Duvernay-Tardif said he hopes the Chiefs' offense, which currently leads the NFL with 537 total yards, can follow a similar path as what they were able to do last week against the New England Patriots.

"I think we did a lot of great things," he explained. "Especially getting the run-game going early. When you're able to get the defense to fear your run game, it opens up a ton of stuff—whether it's play action, or the pass game, I think that's what we were able to do in the second half with the two long passes for touchdowns."

The Chiefs—led by rookie Kareem Hunt—averaged 5.6 yards per carry in the first half, which as Duvernay-Tardif explained, opened up things for Smith in the second half.
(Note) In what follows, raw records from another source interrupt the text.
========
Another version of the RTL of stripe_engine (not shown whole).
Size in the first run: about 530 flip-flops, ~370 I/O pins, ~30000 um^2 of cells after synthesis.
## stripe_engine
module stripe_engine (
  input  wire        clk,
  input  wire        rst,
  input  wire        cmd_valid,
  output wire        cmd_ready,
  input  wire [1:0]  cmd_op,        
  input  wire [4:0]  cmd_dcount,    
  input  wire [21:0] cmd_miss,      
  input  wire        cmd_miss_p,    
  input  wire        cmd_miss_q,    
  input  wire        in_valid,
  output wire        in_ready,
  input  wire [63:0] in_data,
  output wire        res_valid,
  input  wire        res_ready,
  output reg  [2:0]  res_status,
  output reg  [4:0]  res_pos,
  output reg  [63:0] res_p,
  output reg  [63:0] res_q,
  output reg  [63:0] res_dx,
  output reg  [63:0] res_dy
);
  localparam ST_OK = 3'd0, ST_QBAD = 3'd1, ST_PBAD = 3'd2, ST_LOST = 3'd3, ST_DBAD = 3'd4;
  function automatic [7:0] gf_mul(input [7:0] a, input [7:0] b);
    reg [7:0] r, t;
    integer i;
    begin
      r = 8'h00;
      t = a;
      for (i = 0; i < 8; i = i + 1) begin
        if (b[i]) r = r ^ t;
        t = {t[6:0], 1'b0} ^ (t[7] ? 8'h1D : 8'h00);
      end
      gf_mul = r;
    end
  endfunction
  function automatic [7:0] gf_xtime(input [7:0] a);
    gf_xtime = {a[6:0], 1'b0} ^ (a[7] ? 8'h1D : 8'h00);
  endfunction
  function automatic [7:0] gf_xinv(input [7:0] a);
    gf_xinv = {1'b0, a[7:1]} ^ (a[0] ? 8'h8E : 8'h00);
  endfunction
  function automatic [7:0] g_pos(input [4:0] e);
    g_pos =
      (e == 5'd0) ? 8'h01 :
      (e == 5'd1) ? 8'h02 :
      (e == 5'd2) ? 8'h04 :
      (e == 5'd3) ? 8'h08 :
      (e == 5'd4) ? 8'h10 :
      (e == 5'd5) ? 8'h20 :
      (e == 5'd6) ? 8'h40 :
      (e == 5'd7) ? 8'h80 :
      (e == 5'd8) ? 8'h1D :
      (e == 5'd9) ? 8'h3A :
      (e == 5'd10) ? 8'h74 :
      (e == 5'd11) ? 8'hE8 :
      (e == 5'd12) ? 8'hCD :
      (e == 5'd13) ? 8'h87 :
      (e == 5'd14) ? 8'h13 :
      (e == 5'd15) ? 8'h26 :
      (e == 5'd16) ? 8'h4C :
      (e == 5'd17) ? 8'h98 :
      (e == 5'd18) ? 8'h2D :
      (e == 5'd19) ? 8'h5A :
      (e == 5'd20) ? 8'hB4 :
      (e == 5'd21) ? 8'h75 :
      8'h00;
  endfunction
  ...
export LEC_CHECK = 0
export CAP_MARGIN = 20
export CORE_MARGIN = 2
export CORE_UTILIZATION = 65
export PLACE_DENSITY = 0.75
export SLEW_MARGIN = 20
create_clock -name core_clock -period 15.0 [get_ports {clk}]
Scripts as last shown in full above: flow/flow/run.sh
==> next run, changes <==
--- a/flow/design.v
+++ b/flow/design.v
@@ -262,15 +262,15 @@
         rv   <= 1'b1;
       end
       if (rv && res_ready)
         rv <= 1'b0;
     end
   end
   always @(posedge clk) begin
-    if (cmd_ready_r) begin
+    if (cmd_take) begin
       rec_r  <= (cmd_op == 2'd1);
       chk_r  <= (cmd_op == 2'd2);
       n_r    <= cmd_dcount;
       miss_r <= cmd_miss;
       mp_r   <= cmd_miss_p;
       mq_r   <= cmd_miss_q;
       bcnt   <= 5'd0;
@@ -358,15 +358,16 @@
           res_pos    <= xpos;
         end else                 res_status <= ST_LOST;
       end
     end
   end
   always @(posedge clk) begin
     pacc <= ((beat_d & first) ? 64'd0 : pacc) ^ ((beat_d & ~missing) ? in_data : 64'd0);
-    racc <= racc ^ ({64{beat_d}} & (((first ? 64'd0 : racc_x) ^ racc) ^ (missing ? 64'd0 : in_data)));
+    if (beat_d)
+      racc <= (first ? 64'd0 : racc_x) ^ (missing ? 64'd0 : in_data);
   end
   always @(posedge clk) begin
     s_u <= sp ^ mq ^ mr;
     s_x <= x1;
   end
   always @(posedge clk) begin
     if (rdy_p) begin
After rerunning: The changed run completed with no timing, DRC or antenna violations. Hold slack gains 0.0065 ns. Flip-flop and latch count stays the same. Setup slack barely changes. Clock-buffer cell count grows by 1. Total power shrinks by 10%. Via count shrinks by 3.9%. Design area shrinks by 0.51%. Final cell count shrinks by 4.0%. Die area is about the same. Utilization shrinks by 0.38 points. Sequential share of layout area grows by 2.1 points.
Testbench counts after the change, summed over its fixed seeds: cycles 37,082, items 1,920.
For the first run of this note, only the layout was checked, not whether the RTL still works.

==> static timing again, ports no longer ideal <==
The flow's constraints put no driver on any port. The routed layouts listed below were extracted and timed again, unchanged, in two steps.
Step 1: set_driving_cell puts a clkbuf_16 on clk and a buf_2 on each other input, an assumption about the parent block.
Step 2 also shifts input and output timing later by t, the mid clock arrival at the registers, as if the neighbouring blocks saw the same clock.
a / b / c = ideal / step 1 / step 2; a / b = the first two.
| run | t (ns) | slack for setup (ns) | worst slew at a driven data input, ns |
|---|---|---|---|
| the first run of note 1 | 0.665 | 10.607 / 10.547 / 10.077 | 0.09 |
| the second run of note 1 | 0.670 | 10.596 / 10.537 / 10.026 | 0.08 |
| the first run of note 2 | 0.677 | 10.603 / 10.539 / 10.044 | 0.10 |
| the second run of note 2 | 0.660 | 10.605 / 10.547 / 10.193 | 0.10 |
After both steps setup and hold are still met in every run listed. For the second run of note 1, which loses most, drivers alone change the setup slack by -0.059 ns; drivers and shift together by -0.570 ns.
Background: an optimization exercise with open tools, aiming at small area, a short achievable clock period and few clock cycles per item. Do not read the settings as production practice. RTL that was checked went through simulation tests only; none was proved equivalent to the original. Power is estimated from default activity; no workload was simulated.

// mbcq_enc
module mbcq_enc #(
    parameter integer L  = 35,      
    parameter integer RP = 33,      
    parameter integer HQ = 2        
) (
    input  wire        clk,
    input  wire        rst,         
    input  wire        in_valid,
    output wire        in_ready,
    input  wire        in_last,     
    input  wire [1:0]  in_fmt,      
    input  wire [1:0]  in_k,        
    input  wire [31:0] in_elem,     
    output wire        out_valid,
    input  wire        out_ready,
    output wire        out_hdr,     
    output wire        out_last,    
    output wire [15:0] out_data
);
For scale: roughly 2500 cells after synthesis, about 1100 flip-flops, about 33000 sq um of cells after synthesis.
Settings: LEC_CHECK=0, CAP_MARGIN=20, CORE_MARGIN=2, CORE_UTILIZATION=70, CTS_BUF_LIST=sky130_fd_sc_hd__clkbuf_8, CTS_CLUSTER_DIAMETER=70, CTS_CLUSTER_SIZE=14, PLACE_DENSITY=0.8, SLEW_MARGIN=20; clock period 16.0 ns.
standard.sh (not shown) runs the stock make flow with config.mk's settings and CLKGATE_MAP_FILE= SYNTH_SCRIPT=/design/flow/synth_recipe.tcl, a recipe that flattens the netlist after the stock synthesis.
==> flow/flow/run.sh <==
#!/bin/bash
# Own layout flow: the standard ORFS flow (standard.sh), with the ports
# buffered by a plain buffer instead of the delay-cell buffer ORFS picks.
# The make output goes to flow.log in the work folder; ORFS's own per-step
# logs stay under orfs/logs/.
set -euo pipefail
bash standard.sh \
  "BUFFER_PORTS_ARGS=-buffer_cell sky130_fd_sc_hd__buf_2" \
  SETUP_SLACK_MARGIN=11.5 \
  finish > flow.log 2>&1
Edit:
--- a/flow/design.v
+++ b/flow/design.v
@@ -1,15 +1,15 @@
 module mbcq_enc #(
-    parameter integer L  = 35,      
-    parameter integer RP = 33,      
+    parameter integer L  = 34,      
+    parameter integer RP = 32,      
     parameter integer HQ = 2        
 ) (
     input  wire        clk,
     input  wire        rst,         
     input  wire        in_valid,
     output wire        in_ready,
     input  wire        in_last,     
     input  wire [1:0]  in_fmt,      
     input  wire [1:0]  in_k,        
     input  wire [31:0] in_elem,     
     output wire        out_valid,
     input  wire        out_ready,
What happened:
- synthesized area goes down by 2.2%
- clock power drops by about 6%
- worst setup slack got worse by 0.046 ns
- wire length is lower by 4.8%
- power shrinks by 3.7%
- sequential cell count decreases by 27
- clock-buffer cell count went down by 7
- global-route usage went down by 0.72 points
- critical path depth stays the same
- worst hold slack gets better by 0.0034 ns
- register-to-register slack is better by 0.08 ns
- die area goes down by 2.1%
Testbench counts after the change, summed over its fixed seeds: cycles 377,724, items 363,761.
No functional check of the RTL was part of the first run of this note.

========
run a:
mbcq_enc, a different RTL version from the one above (not shown whole).
Size: about 3,100 cells after synthesis, ~1,100 flip-flops, roughly 61 I/O pins.
export LEC_CHECK = 0
export CAP_MARGIN = 20
export CORE_MARGIN = 2
export CORE_UTILIZATION = 70
export CTS_BUF_LIST = sky130_fd_sc_hd__clkbuf_8
export CTS_CLUSTER_DIAMETER = 70
export CTS_CLUSTER_SIZE = 14
export PLACE_DENSITY = 0.8
export SLEW_MARGIN = 20
create_clock -name core_clock -period 16.0 [get_ports {clk}]
Scripts as last shown in full above: flow/flow/run.sh
--- input diff run a..run b ---
--- a/flow/design.v
+++ b/flow/design.v
@@ -105,13 +105,12 @@
     reg        o1_v;
     reg        adv_q;             
     wire       adv = !o1_v;
     reg        rd_act;            
     reg [4:0]  rd_rem;            
     reg [9:0]  rd_eoff;           
-    reg [8:0]  rd_e;              
     reg [1:0]  rd_k;
     reg        rd_esc;
     wire [16:0] hq_h     = hq[hq_rp];
     wire        hq_any   = (hq_cnt != 0);
     wire        iss_hdr  = adv && !rd_act && hq_any;
     wire        iss_code = adv && rd_act;
@@ -126,13 +125,12 @@
             hq_rp  <= {QW{1'b0}};
         end else if (iss_hdr) begin
             rd_act  <= 1'b1;
             rd_rem  <= hq_h[4:0];
             rd_eoff <= !h_nz ? 10'h3FF : {1'b0, h_emax} + {9'd0, h_esc} +
                        ((h_k == 2'd0) ? 10'd10 : (h_k == 2'd1) ? 10'd6 : 10'd2);
-            rd_e    <= h_nz ? h_emax + 9'd129 : 9'd0;
             rd_k    <= h_k;
             rd_esc  <= h_esc;
             hq_rp   <= (hq_rp == HQ - 1) ? {QW{1'b0}} : hq_rp + 1'b1;
         end else if (iss_code) begin
             rptr   <= (rptr == N - 1) ? {PW{1'b0}} : rptr + 1'b1;
             rd_rem <= rd_rem - 5'd1;
@@ -147,12 +145,14 @@
             hq_cnt <= {(QW+1){1'b0}};
         end else begin
             cnt    <= cnt_nx;
             hq_cnt <= hq_nx;
         end
     end
+    wire [8:0]  rd_koff = ((rd_k == 2'd0) ? 9'd10 : (rd_k == 2'd1) ? 9'd6 : 9'd2) + {8'd0, rd_esc};
+    wire [8:0]  rd_e    = (rd_eoff == 10'h3FF) ? 9'd0 : rd_eoff[8:0] + 9'd129 - rd_koff;
     reg [25:0] rd_word;
     integer m;
     always @(*) begin
         rd_word = 26'd0;
         for (m = 0; m < N; m = m + 1)
             rd_word = rd_word | (mem[m] & {26{rptr == m}});
### Flow results
- Run a ended up with o0_data[2]$_DFFE_PN_ as its launching element of the worst setup path; run b ended up with o0_last$_DFFE_PN_.
- Maximum number of pins on one net before global-route repair went up by more than 10% going from run a to run b.
- Delta (run b minus run a): portion of total power attributed to sequential cells lower; area of the die roughly the same.
- Run b against run a: routing usage on met2 higher; number of ordinary inverters in the final layout higher.
- The finished layout cell area on run b is in line with that on run a.
- Across both runs, number of vias after detailed routing was higher for run b than for run a.
- Re non-clock buffer count: run a and run b aren't equal, and the lower value belongs to run a.
- From run a to run b the numbers moved as follows: total wire length picked up an extra about 0.9%, first-pass iteration count of the detailed router decreased 2.
No functional check of the RTL was part of any run of this note.

re-timing with driven ports:
How much do the figures lean on ideal ports? The routed layouts below were timed once more, with nothing changed but the port constraints.
Step 1, drivers: a clkbuf_16 drives clk and a buf_2 each remaining input, both assumed.
Step 2 times the ports against the registers' clock, not the clock port: input delays grow and output delays shrink by t, the midpoint of the rising clock arrivals with the driver on.
a / b / c = ideal ports / drivers / drivers and shift; a / b = the first two.
run	t, ns	slack for setup (ns)	worst setup path after step 2	latest minus earliest clock arrival (ns)	pins driven straight from the clock port
the first run of note 1	0.741	11.555 / 11.502 / 10.957	input to register	0.046 / 0.046	1
the second run of note 1	0.744	11.509 / 11.454 / 11.122	input to register	0.046 / 0.046	1
run a	0.786	11.559 / 11.494 / 10.944	input to register	0.032 / 0.033	1
run b	0.819	11.512 / 11.448 / 10.834	input to register	0.052 / 0.051	1
After both steps every run listed still meets setup and hold. The setup slack of run b, which loses most, moves by -0.064 ns with the drivers and by -0.678 ns with both steps.
This design comes from an exercise in tuning for small area, a short achievable clock period and few clock cycles on the open sky130 flow, not from production work. The RTL was checked by simulation tests, not by an equivalence proof against the original design.

==> flow/design.v, too long to show whole: its modules and the start of the top module <==
// module shaper_slice: 433 lines
// module shaper_slice_mac5: 3868 lines
module shaper_slice (
    input  wire         clk,
    input  wire         rst,           
    input  wire [15:0]  ped_hi,
    input  wire [15:0]  ped_lo,
    input  wire         gr,
    input  wire [2:0]   nsec,
    input  wire [399:0] coef,          
    input  wire         emode,
    input  wire [4:0]   pick_idx,
    input  wire [15:0]  egain,
    input  wire [4:0]   eshift,
    input  wire [15:0]  zs_thr,
    input  wire         zs_trig,
    input  wire [2:0]   m_code,        
    input  wire [1:0]   k,             
    input  wire         s_valid,
    output reg          s_ready,
    input  wire [15:0]  s_word,
    input  wire [6:0]   s_tick,
    input  wire         s_last,
    input  wire [1:0]   s_status,
    input  wire         s_clr,
    input  wire         s_cal,
    input  wire         s_test,
    output reg          r_valid,
    output reg  [31:0]  r_word
);
  // ...
==> flow/run.sh <==
#!/bin/bash
# synth_recipe.tcl (not shown) runs the flow's synth.tcl, then flattens the netlist and writes it again
# the make line also repeats each setting of config.mk as NAME=value (left out here)
make -C /OpenROAD-flow-scripts/flow DESIGN_CONFIG=/design/flow/config.mk WORK_HOME=/design/flow/orfs CLKGATE_MAP_FILE= SYNTH_SCRIPT=/design/flow/synth_recipe.tcl finish
==> flow/config.mk <==
export PLATFORM = sky130hd
export DESIGN_NAME = shaper_slice
export DESIGN_NICKNAME = shaper_slice
export VERILOG_FILES = /design/flow/design.v
export SDC_FILE = /design/flow/constraint.sdc
export NUM_CORES = 4
export LEC_CHECK = 0
export CAP_MARGIN = 20
export CORE_MARGIN = 2
export CORE_UTILIZATION = 40
export CTS_CLUSTER_DIAMETER = 100
export CTS_CLUSTER_SIZE = 24
export PLACE_DENSITY = 0.6
export SLEW_MARGIN = 20
==> flow/constraint.sdc <==
create_clock -name core_clock -period 25.0 [get_ports {clk}]
set_input_delay 5.0000 -clock core_clock [delete_from_list [all_inputs] [get_ports {clk}]]
set_output_delay 5.0000 -clock core_clock [all_outputs]
set_load 0.01 [all_outputs]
Smith finished 28 of 35 for 368 yards and four touchdowns, which earned him the AFC's "Offensive Player of the Week" award on Wednesday. But as Smith noted, he's not drinking the Kool-Aid.

While every week is a challenge in the NFL, the Chiefs know that matching what they did offensively against the Patriots is much easier said than done, particularly facing a guy like Cox and the rest of that Eagles' front, but they're confident in their chances.

"I totally trust that Alex [Smith] will be able to sit in the pocket and make the throw he needs to make in order for us to score points and win the game," Duvernay-Tardif said.